Das Berufsleben ist mehr als Geldverdienen: Es bietet soziale Kontakte und interessante Aufgaben, stärkt das Selbstvertrauen und das Gefühl, etwas bewegen zu können. Dies kann gerade für Menschen mit einer gesundheitlichen Einschränkung von großer Bedeutung sein. Viele COPD-Betroffene möchten daher möglichst lange berufstätig bleiben.

Lässt sich Ihre Arbeit leichter gestalten?

Ob Sie mit COPD weiterhin arbeiten können, hängt zum einen davon ab, ob und in welchem Umfang sich die Erkrankung auf Ihre Leistungsfähigkeit auswirkt. Zum anderen ist die Art der Arbeit, die Sie zu erledigen haben, von Bedeutung: Müssen Sie lange Gehstrecken zurücklegen, Gegenstände tragen, Treppen steigen? Haben Sie viel Stress und Zeitdruck im Büro?

Sprechen Sie mit Ihrem Vorgesetzten und Ihren Kollegen über Ihre Erkrankung. Das fördert das Verständnis und kann dazu führen, dass Aufgaben anders verteilt werden, so dass Sie sich körperlich nicht mehr so stark belasten müssen. Auch ein Gespräch mit dem Betriebsarzt lohnt sich. Besprechen Sie mit ihm, ob eine Anpassung Ihres Arbeitsplatzes oder alternative Arbeitsmodelle für Sie eine Erleichterung darstellen könnten. Vielleicht gibt es auch die Möglichkeit, innerhalb der Firma auf einen Arbeitsplatz zu wechseln, der besser zu Ihren Bedürfnissen passt.

Zudem raten Experten Folgendes:

  • Muten Sie sich bei der Arbeit nicht zu viel zu, um mit dem Tempo Ihrer Kollegen mithalten zu können.
  • Wichtig ist, dass Sie Ihre Medikamente regelmäßig nehmen - auch am Arbeitsplatz.
  • Organisieren Sie Ihren Arbeitsplatz übersichtlich, damit Ihre Kollegen wichtige Unterlagen finden, wenn Sie krankheitsbedingt fehlen sollten.

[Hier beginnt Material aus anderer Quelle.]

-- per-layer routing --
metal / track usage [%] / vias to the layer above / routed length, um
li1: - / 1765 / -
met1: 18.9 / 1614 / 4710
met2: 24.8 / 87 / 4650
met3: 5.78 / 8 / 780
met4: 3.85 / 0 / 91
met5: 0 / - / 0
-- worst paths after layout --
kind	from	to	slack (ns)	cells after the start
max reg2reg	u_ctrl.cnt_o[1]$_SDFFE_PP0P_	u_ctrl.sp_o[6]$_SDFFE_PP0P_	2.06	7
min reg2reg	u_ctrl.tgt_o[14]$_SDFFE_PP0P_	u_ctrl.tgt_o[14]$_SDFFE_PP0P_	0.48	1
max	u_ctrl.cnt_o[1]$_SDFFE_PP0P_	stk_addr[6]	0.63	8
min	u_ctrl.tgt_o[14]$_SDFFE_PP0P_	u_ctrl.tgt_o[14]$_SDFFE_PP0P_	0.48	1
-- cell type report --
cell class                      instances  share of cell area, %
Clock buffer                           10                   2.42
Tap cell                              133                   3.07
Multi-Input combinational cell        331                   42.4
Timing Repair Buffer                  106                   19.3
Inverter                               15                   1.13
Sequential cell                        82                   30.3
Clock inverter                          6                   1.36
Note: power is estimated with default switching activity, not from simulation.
`config.mk`:
```
export PLATFORM = sky130hd
export DESIGN_NAME = hs_orient_det
export DESIGN_NICKNAME = d
export VERILOG_FILES = /design/src/rtl/hs_orient_pkg.sv /design/src/rtl/hs_orient_regs.sv /design/src/rtl/hs_orient_cls.sv /design/src/rtl/hs_orient_seq.sv /design/src/rtl/hs_orient_det.sv
export SDC_FILE = /design/constraint.sdc
export NUM_CORES = 1
export LEC_CHECK = 0
export ABC_AREA = 0
export BUFFER_PORTS_ARGS = -buffer_cell sky130_fd_sc_hd__clkbuf_2
export CAP_MARGIN = 40
export CELL_PAD_IN_SITES_DETAIL_PLACEMENT = 1
export CELL_PAD_IN_SITES_GLOBAL_PLACEMENT = 1
export CORE_ASPECT_RATIO = 1.1
export CORE_MARGIN = 2
export CORE_UTILIZATION = 45
export CTS_BUF_LIST = sky130_fd_sc_hd__clkbuf_8
export DETAILED_ROUTE_END_ITERATION = 7
export GPL_TIMING_DRIVEN = 0
export PLACE_DENSITY = 0.92
export SYNTH_ARGS = -nofsm -noshare
export SYNTH_HDL_FRONTEND = slang
export SYNTH_HIERARCHICAL = 1
export SYNTH_SLANG_ARGS = --single-unit
```
`constraint.sdc`:
```
create_clock -name clk -period 8.7 [get_ports clk]
set_clock_uncertainty 0.2 [all_clocks]
set_input_delay 1.74 -clock clk [delete_from_list [all_inputs] [get_ports clk]]
set_output_delay 1.74 -clock clk [all_outputs]
set_load 0.02 [all_outputs]
```
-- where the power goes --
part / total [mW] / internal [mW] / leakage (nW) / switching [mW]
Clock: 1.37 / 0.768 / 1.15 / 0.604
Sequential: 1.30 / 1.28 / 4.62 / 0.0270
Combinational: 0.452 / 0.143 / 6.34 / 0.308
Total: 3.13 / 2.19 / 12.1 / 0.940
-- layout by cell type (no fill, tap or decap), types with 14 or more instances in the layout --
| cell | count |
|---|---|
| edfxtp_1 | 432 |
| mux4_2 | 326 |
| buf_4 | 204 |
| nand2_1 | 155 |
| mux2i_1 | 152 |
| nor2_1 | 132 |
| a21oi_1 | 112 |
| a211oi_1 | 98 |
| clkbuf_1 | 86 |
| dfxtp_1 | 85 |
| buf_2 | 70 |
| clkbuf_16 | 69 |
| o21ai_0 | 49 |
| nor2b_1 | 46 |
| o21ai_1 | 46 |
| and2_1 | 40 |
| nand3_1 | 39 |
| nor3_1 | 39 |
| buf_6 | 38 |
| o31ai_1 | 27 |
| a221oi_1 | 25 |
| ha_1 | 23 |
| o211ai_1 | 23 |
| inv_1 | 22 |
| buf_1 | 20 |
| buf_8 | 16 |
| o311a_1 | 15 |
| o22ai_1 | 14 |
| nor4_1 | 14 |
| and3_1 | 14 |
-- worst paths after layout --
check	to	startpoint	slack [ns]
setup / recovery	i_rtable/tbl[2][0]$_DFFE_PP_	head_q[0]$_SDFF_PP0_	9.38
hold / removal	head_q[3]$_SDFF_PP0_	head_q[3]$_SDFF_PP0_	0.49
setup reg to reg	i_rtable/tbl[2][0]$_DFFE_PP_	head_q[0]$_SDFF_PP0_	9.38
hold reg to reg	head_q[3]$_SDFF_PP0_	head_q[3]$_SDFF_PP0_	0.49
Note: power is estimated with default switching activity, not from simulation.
--- src/rtl/tri3_pkg.sv ---
package tri3_pkg;

    // Registers each adder contributes: one when whole, two when cut in half.
    function automatic int regs_per_add(input bit deep);
        return deep ? 2 : 1;
    endfunction

    // Clocks from capturing edge to the edge that drives the result.
    function automatic int pipe_latency(input bit deep);
        return 2 * regs_per_add(deep);
    endfunction

    // Width of the lower slice when an add is cut.
    function automatic int low_slice(input int width);
        return width / 2;
    endfunction

endpackage

--- src/rtl/tri3_add_stage.sv ---
module tri3_add_stage #(
    parameter int W     = 18,
    parameter int KW    = 16,
    parameter bit SPLIT = 1'b0
) (
    input  logic          clk,
    input  logic          rst,
    input  logic          v_i,
    input  logic [W-1:0]  x_i,
    input  logic [W-1:0]  y_i,
    input  logic [KW-1:0] k_i,
    output logic          v_o,
    output logic [W-1:0]  s_o,
    output logic [KW-1:0] k_o
);

    generate
        if (SPLIT) begin : g_split
            localparam int LW = tri3_pkg::low_slice(W);
            localparam int HW = W - LW;

            logic [LW:0]   lo_full;
            logic          va_q;
            logic [LW-1:0] lo_q;
            logic          cy_q;
            logic [HW-1:0] xh_q;
            logic [HW-1:0] yh_q;
            logic [KW-1:0] ka_q;
            logic          vb_q;
            logic [W-1:0]  sum_q;
            logic [KW-1:0] kb_q;

            always_comb begin
                lo_full = {1'b0, x_i[LW-1:0]} + {1'b0, y_i[LW-1:0]};
            end

            // First half-stage: lower slice summed, carry and upper operands held.
            always_ff @(posedge clk) begin
                if (rst) begin
                    va_q <= 1'b0;
                end else begin
                    va_q <= v_i;
                end
            end

            always_ff @(posedge clk) begin
                lo_q <= lo_full[LW-1:0];
                cy_q <= lo_full[LW];
                xh_q <= x_i[W-1:LW];
                yh_q <= y_i[W-1:LW];
                ka_q <= k_i;
            end

            // Second half-stage: upper slice absorbs the registered carry.
            always_ff @(posedge clk) begin
                if (rst) begin
                    vb_q <= 1'b0;
                end else begin
                    vb_q <= va_q;
                end
            end

            always_ff @(posedge clk) begin
                sum_q <= {xh_q + yh_q + HW'(cy_q), lo_q};
                kb_q  <= ka_q;
            end

            assign v_o = vb_q;
            assign s_o = sum_q;
            assign k_o = kb_q;

            AST_SPLIT_SUM: assert property (@(posedge clk) disable iff (rst)
                v_o |-> (s_o == $past(x_i + y_i, 2)))
                else $error("split add lost a carry");

        end else begin : g_flat
            logic          v_q;
            logic [W-1:0]  sum_q;
            logic [KW-1:0] k_q;

            always_ff @(posedge clk) begin
                if (rst) begin
                    v_q <= 1'b0;
                end else begin
                    v_q <= v_i;
                end
            end

            always_ff @(posedge clk) begin
                sum_q <= x_i + y_i;
                k_q   <= k_i;
            end

            assign v_o = v_q;
            assign s_o = sum_q;
            assign k_o = k_q;
        end
    endgenerate

endmodule
## config.mk

```make
export PLATFORM = sky130hd
export DESIGN_NAME = iowin_decode
export DESIGN_NICKNAME = d
export VERILOG_FILES = /design/src/rtl/iowin_decode.sv
export SDC_FILE = /design/constraint.sdc
export NUM_CORES = 1
export LEC_CHECK = 0
export BUFFER_PORTS_ARGS = -buffer_cell sky130_fd_sc_hd__buf_4
export CAP_MARGIN = 20
export CORE_MARGIN = 3
export CORE_UTILIZATION = 60
export DETAILED_ROUTE_END_ITERATION = 8
export GPL_ROUTABILITY_DRIVEN = 1
export HOLD_SLACK_MARGIN = 0.1
export PLACE_DENSITY = 0.93
export SLEW_MARGIN = 20
export SYNTH_ARGS = -nofsm -noshare
export SYNTH_HDL_FRONTEND = slang
export SYNTH_SLANG_ARGS = --single-unit
```

## constraint.sdc

```tcl
create_clock -name clk -period 5.5 [get_ports clk]
set_clock_uncertainty 0.2 [all_clocks]
set_input_delay 0.55 -clock clk [delete_from_list [all_inputs] [get_ports clk]]
set_output_delay 0.55 -clock clk [all_outputs]
set_load 0.01 [all_outputs]
```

Fördert Ihr Arbeitsplatz eine COPD?

Die häufigste Ursache für COPD ist das Rauchen. Allerdings können bestimmte Schadstoffe am Arbeitsplatz ebenfalls eine COPD auslösen oder verschlimmern. Dazu zählen Rauch, Dämpfe, Stäube und Gase, die die Atemwege reizen. Man weiß, dass sich das COPD-Risiko von Nichtrauchern, die beruflich mit entsprechenden Schadstoffen zu tun haben, mindestens verdreifacht.

Männer und Frauen, die zum Beispiel im Bergbau, in der Textilindustrie oder in der Holzverarbeitung tätig sind, kommen nicht selten mit solchen Schadstoffen in Kontakt. Sprechen Sie unbedingt mit Ihrem Lungenfacharzt (Pneumologen), wenn Sie vermuten, dass Ihre Atemwegsbeschwerden mit Ihrem Arbeitsplatz zusammenhängen könnten.